_Records to process_
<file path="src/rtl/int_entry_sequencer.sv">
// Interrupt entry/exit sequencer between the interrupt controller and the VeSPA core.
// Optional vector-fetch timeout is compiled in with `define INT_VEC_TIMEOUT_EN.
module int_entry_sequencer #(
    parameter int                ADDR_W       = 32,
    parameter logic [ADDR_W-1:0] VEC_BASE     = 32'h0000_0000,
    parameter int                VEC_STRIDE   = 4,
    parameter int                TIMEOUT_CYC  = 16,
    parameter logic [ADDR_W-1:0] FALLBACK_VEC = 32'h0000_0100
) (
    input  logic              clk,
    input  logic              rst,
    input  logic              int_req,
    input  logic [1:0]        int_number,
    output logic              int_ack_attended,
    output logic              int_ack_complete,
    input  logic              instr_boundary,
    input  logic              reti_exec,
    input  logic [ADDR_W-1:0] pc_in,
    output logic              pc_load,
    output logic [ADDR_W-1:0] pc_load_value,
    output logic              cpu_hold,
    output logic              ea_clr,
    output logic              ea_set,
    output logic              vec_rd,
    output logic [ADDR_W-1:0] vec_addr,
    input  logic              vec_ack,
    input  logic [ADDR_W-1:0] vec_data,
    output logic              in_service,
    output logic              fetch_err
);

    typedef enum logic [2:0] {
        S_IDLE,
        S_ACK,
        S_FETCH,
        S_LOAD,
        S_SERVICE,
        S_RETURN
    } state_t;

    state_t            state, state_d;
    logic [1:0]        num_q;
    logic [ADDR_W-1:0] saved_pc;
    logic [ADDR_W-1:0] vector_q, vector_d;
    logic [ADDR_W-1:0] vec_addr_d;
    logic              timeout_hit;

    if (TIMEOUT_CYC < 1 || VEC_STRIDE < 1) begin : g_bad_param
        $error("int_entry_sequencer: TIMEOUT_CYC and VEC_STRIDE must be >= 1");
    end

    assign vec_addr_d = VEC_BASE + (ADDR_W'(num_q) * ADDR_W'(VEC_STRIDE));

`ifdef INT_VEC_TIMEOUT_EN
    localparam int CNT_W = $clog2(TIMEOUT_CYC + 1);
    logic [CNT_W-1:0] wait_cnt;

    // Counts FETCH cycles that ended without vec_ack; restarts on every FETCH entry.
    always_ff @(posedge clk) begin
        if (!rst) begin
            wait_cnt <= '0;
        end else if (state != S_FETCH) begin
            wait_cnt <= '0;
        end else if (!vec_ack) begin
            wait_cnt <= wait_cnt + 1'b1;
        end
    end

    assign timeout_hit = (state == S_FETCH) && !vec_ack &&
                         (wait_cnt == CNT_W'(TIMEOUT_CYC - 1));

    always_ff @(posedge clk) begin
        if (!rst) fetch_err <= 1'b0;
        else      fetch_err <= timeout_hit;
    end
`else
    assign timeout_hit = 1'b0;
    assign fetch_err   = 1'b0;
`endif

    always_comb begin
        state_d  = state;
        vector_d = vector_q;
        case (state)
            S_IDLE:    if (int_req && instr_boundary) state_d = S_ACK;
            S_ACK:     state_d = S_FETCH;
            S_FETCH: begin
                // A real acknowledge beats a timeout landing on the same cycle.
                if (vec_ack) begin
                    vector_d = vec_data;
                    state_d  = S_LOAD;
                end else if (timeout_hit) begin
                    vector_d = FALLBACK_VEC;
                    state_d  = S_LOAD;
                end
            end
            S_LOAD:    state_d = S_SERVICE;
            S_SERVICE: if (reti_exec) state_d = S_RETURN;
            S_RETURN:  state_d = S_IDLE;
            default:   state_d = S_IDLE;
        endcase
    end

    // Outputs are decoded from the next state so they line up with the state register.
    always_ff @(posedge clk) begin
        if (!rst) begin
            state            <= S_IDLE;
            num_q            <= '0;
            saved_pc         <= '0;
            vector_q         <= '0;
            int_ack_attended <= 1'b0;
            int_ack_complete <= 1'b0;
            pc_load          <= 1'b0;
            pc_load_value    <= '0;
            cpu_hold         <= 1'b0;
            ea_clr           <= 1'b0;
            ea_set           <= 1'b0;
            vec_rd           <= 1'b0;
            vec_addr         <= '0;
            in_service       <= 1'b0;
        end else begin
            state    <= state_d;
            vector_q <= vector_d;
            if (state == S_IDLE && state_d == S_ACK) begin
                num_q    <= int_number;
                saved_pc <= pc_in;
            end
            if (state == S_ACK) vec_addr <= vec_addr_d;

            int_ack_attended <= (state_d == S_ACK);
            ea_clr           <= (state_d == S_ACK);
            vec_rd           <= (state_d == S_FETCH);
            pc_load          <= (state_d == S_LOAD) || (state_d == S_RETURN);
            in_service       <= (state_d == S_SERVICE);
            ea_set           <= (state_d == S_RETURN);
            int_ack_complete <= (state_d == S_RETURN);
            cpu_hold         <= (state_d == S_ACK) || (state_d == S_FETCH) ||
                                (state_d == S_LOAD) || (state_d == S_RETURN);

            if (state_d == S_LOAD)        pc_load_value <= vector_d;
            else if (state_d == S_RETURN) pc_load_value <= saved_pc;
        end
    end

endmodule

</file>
* * *
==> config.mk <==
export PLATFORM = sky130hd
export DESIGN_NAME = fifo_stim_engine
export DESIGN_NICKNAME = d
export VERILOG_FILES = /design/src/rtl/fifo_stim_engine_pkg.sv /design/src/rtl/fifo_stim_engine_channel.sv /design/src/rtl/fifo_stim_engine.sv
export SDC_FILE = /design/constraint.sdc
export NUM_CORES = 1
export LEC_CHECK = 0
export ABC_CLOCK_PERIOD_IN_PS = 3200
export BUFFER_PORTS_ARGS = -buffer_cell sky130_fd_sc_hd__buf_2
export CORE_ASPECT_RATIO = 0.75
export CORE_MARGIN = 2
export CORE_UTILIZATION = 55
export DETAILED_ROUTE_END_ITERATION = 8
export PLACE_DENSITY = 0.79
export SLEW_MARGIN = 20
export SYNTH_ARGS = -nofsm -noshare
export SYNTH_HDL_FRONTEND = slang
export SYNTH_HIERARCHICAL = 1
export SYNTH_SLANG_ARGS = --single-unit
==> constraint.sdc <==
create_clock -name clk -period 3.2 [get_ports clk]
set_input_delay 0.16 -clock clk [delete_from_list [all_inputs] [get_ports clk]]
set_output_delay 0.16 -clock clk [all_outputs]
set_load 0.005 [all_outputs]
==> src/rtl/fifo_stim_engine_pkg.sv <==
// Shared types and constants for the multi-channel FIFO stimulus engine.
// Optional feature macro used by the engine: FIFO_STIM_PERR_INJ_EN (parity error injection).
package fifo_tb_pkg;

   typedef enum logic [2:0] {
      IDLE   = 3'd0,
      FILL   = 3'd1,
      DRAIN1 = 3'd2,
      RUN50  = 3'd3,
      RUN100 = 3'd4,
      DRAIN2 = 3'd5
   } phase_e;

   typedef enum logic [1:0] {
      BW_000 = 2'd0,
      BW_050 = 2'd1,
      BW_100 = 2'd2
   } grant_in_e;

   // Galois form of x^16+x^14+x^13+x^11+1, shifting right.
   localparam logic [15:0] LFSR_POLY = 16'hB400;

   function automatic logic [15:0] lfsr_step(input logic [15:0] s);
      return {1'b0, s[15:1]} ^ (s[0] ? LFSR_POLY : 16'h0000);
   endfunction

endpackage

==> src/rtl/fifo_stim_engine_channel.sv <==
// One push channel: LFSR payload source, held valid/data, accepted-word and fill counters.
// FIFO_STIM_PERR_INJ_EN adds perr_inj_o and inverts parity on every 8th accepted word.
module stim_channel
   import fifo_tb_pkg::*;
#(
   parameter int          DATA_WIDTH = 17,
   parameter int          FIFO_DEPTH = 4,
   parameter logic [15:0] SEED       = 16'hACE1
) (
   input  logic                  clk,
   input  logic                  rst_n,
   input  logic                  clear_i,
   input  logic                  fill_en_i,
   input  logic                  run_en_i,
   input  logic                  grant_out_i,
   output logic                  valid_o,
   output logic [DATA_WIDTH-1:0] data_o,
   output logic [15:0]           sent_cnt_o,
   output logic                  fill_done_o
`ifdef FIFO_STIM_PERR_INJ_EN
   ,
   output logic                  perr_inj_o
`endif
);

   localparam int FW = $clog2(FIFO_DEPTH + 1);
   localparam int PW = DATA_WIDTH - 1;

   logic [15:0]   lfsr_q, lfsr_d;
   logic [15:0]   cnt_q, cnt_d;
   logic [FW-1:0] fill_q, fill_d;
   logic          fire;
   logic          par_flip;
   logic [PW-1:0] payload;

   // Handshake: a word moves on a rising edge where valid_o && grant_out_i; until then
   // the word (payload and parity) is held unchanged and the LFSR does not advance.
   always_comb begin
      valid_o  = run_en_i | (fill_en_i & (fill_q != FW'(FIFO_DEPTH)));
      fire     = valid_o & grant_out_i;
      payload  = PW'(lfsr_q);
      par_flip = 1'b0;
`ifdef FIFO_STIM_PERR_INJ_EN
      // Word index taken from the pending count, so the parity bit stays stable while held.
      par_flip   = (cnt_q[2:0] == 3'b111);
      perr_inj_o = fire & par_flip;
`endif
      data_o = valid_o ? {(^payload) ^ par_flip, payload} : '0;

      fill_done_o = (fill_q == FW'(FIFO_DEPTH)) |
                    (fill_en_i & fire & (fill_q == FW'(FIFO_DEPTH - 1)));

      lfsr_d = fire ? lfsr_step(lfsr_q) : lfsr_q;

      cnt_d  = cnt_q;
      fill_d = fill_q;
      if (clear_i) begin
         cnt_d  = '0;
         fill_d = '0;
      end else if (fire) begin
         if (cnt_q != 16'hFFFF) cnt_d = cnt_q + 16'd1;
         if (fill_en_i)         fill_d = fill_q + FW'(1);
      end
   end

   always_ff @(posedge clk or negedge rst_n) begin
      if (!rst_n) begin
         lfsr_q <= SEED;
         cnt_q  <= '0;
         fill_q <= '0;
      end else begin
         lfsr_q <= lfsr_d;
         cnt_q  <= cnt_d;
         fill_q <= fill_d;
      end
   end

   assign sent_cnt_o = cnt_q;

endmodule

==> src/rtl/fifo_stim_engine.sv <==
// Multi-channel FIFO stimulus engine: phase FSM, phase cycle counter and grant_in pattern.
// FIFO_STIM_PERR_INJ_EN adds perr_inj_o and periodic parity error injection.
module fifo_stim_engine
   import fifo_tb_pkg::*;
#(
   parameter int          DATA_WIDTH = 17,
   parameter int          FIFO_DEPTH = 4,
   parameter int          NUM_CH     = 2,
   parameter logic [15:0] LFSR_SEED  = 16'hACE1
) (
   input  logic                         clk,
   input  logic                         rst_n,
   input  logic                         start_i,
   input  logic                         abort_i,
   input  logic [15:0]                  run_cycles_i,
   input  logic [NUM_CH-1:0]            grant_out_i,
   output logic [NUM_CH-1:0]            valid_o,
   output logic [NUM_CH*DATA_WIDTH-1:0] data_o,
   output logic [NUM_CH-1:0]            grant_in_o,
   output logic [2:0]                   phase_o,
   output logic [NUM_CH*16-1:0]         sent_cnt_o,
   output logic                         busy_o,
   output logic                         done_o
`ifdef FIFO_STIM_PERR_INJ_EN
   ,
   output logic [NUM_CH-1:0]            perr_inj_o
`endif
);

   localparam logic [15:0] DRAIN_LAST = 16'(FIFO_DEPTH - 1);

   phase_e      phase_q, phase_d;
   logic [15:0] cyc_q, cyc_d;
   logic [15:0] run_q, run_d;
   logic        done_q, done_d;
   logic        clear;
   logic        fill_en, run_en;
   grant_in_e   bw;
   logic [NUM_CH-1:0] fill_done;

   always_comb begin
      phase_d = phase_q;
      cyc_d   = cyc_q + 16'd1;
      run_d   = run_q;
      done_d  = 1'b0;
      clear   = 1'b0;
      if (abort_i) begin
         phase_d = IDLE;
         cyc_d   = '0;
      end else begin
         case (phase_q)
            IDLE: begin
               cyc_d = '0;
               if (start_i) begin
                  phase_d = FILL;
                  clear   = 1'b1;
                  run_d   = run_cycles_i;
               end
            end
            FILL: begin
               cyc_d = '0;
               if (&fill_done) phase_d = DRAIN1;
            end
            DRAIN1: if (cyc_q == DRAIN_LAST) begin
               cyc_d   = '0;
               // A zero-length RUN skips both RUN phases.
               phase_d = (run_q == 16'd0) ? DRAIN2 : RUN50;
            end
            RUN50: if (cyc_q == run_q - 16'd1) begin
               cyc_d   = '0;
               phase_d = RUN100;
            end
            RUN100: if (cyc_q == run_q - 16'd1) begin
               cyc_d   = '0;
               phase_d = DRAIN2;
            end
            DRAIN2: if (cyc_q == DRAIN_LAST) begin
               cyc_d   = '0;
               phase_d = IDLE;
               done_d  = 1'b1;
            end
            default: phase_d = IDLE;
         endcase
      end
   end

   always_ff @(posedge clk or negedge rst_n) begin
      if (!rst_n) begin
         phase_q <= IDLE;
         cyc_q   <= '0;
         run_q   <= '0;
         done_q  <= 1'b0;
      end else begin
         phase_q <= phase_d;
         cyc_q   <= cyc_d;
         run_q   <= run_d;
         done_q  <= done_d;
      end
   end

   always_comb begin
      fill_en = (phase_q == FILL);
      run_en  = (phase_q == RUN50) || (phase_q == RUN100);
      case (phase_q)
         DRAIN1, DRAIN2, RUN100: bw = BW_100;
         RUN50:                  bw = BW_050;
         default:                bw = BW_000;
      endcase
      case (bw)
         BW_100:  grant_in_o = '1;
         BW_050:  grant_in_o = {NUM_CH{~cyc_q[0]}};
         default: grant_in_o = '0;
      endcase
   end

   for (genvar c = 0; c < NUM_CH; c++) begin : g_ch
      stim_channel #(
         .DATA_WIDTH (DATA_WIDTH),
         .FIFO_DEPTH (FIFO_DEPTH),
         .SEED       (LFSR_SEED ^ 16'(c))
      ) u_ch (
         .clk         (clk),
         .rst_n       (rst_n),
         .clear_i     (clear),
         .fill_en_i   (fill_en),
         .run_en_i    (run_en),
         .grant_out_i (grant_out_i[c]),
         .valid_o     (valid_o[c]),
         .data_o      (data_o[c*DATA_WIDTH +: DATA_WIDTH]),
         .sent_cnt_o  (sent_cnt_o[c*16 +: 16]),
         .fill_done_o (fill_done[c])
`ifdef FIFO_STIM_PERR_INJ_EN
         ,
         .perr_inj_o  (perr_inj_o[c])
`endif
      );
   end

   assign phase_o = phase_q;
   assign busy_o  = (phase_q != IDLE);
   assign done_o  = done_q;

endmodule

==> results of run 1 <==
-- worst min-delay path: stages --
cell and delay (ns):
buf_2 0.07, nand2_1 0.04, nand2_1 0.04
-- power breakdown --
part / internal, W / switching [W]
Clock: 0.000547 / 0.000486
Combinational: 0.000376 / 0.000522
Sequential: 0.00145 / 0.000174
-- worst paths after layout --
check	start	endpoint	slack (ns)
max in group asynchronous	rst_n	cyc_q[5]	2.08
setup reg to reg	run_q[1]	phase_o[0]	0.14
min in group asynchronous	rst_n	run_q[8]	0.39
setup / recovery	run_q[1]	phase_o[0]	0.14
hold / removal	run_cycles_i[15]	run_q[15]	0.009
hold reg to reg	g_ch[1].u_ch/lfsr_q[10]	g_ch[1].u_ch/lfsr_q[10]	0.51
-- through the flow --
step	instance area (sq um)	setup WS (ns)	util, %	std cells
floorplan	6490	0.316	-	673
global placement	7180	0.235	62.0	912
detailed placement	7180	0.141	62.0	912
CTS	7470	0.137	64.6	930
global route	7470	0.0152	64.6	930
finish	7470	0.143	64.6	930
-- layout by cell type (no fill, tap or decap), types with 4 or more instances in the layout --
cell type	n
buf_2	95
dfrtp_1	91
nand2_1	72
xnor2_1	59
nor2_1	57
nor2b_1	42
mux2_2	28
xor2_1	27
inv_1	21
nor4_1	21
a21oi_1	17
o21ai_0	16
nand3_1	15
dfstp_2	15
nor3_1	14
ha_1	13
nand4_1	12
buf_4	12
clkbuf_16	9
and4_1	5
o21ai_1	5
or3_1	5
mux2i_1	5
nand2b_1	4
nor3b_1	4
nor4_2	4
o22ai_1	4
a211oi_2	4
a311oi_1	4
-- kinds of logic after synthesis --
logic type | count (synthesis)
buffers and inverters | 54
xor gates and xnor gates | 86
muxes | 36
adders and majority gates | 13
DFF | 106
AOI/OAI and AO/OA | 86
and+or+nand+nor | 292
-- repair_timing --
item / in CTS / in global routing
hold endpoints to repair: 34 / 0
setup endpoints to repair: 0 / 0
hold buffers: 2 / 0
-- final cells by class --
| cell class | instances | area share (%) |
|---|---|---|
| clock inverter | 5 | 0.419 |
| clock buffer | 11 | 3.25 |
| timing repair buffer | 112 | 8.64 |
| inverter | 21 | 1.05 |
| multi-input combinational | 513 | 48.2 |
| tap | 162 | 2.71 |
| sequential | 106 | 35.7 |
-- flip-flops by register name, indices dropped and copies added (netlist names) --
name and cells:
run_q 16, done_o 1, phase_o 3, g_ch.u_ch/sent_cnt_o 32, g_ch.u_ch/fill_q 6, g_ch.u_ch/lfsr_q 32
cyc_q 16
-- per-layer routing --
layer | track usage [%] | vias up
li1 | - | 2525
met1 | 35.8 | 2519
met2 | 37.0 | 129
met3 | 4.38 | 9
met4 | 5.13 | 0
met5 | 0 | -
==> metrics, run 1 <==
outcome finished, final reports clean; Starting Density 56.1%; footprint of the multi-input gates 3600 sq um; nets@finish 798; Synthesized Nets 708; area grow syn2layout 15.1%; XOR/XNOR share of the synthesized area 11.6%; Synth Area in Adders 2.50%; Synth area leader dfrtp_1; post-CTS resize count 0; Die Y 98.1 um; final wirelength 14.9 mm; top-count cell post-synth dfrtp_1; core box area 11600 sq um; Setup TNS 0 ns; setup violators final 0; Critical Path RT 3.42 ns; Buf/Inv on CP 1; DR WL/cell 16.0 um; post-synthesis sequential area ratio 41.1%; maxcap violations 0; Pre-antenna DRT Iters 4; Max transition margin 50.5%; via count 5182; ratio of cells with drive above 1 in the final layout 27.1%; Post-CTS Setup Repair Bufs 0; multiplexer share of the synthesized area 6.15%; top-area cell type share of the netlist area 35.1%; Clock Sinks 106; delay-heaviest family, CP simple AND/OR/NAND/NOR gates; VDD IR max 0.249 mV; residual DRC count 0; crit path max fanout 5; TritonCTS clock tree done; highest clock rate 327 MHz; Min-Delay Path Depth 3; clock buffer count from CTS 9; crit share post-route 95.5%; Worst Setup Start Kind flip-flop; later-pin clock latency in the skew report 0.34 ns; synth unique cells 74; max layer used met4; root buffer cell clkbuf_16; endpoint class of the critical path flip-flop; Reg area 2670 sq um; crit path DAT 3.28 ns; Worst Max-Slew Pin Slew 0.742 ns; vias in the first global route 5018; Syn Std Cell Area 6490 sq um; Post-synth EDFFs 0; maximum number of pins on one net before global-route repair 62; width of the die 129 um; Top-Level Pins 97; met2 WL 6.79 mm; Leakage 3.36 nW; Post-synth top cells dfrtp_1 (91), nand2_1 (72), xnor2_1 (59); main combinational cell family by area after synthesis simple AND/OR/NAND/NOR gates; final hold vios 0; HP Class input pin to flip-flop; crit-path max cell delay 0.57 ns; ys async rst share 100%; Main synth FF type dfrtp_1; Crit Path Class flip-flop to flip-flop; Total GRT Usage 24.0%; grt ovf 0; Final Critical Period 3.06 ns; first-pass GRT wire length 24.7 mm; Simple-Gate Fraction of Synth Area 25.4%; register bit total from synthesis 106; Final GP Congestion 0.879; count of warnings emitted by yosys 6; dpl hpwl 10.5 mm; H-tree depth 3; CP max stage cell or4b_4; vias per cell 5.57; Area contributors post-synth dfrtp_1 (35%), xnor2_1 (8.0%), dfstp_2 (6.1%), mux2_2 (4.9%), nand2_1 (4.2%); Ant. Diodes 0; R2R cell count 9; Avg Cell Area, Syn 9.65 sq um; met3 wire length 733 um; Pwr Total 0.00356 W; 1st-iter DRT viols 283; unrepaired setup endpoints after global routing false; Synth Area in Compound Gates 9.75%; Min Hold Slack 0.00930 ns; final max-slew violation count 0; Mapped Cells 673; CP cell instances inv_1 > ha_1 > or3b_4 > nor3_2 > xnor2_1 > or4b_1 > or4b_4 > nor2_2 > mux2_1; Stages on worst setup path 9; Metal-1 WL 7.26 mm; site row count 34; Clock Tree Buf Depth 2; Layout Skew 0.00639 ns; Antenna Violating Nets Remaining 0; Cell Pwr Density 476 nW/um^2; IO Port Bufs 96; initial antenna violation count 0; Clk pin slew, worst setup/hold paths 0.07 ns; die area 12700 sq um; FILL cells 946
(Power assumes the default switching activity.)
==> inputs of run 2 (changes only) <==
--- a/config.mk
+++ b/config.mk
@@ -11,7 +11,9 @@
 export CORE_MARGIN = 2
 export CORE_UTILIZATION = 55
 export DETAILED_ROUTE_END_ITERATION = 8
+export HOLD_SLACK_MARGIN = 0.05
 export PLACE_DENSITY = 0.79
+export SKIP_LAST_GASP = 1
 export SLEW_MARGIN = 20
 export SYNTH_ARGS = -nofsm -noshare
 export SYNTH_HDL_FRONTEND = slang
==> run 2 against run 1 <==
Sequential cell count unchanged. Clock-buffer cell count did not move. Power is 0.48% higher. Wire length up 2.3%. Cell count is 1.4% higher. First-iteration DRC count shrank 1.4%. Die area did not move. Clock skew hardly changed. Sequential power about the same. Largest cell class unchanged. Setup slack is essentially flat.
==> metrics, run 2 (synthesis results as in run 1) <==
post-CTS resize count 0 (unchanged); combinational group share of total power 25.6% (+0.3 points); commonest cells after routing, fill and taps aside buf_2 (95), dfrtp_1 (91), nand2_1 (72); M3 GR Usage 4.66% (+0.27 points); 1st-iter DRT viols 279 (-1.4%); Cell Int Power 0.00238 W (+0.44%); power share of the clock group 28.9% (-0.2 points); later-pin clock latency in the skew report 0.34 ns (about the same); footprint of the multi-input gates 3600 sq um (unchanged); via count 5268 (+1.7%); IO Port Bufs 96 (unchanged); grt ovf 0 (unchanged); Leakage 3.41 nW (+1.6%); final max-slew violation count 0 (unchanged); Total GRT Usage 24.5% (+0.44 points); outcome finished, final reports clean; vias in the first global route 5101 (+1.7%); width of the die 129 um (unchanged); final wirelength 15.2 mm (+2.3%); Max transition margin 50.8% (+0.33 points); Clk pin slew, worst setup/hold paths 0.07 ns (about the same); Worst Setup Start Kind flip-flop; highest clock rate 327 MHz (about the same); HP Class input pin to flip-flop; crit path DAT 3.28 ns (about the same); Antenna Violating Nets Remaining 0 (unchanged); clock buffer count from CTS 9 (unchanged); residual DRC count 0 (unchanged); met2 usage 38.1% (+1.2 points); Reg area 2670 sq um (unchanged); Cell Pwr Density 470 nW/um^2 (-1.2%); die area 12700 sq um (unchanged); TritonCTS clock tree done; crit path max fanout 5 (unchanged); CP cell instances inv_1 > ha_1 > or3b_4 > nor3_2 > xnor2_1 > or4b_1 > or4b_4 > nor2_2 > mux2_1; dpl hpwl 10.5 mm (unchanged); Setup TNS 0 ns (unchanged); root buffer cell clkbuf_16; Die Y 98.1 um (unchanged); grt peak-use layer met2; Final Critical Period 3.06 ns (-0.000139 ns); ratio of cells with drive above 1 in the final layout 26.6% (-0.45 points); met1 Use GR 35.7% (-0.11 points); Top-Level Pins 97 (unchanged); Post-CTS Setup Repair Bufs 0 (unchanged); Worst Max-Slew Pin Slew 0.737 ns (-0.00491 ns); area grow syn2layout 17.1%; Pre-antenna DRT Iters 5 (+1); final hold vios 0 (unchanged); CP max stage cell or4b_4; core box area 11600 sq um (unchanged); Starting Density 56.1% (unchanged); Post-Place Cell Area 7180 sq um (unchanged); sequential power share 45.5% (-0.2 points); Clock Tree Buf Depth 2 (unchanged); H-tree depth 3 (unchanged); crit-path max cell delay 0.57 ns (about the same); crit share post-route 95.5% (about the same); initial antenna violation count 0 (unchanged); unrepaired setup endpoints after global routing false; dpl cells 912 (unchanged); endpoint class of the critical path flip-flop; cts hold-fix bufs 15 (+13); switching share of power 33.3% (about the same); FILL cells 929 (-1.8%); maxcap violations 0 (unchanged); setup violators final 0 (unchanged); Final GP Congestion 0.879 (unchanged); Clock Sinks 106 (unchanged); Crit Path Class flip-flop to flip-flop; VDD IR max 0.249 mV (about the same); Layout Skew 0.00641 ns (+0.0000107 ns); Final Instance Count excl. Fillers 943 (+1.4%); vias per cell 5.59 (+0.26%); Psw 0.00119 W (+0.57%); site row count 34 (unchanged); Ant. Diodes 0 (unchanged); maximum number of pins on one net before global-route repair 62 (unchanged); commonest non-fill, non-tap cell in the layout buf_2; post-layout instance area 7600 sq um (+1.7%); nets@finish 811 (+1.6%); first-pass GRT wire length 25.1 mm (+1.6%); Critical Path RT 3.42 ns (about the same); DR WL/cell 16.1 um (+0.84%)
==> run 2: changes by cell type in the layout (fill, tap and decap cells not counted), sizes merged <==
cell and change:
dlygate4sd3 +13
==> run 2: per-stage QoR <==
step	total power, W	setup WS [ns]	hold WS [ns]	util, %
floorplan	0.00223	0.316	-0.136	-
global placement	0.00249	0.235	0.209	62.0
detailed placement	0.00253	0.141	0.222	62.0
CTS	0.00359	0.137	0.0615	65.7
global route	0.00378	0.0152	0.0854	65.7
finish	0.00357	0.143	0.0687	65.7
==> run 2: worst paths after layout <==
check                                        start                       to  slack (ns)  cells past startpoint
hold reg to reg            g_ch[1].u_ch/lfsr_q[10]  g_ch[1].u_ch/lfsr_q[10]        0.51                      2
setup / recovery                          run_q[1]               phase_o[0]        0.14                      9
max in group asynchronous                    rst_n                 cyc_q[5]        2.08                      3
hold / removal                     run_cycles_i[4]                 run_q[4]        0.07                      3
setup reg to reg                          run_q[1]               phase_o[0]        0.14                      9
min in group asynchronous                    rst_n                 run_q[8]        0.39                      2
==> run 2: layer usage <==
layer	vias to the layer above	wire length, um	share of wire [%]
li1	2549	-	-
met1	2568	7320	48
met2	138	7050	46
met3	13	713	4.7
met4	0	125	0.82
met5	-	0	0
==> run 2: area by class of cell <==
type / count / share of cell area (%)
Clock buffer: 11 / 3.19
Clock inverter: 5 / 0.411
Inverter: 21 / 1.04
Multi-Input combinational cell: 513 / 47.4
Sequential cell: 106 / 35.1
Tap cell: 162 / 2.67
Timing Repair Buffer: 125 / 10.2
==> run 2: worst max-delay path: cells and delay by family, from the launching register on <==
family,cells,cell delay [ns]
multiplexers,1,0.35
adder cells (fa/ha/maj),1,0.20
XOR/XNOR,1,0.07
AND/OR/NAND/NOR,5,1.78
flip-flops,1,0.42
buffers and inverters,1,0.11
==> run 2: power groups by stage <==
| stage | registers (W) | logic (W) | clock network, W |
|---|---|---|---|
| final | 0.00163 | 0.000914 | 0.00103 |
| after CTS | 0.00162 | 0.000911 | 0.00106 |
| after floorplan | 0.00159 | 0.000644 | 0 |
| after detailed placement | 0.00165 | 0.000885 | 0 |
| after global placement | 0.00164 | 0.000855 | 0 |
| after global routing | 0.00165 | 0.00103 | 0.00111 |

_The problem_
The task calls for all lines in the entries that hold "error".

_Exercise output_
        $error("int_entry_sequencer: TIMEOUT_CYC and VEC_STRIDE must be >= 1");
// Optional feature macro used by the engine: FIFO_STIM_PERR_INJ_EN (parity error injection).
// FIFO_STIM_PERR_INJ_EN adds perr_inj_o and periodic parity error injection.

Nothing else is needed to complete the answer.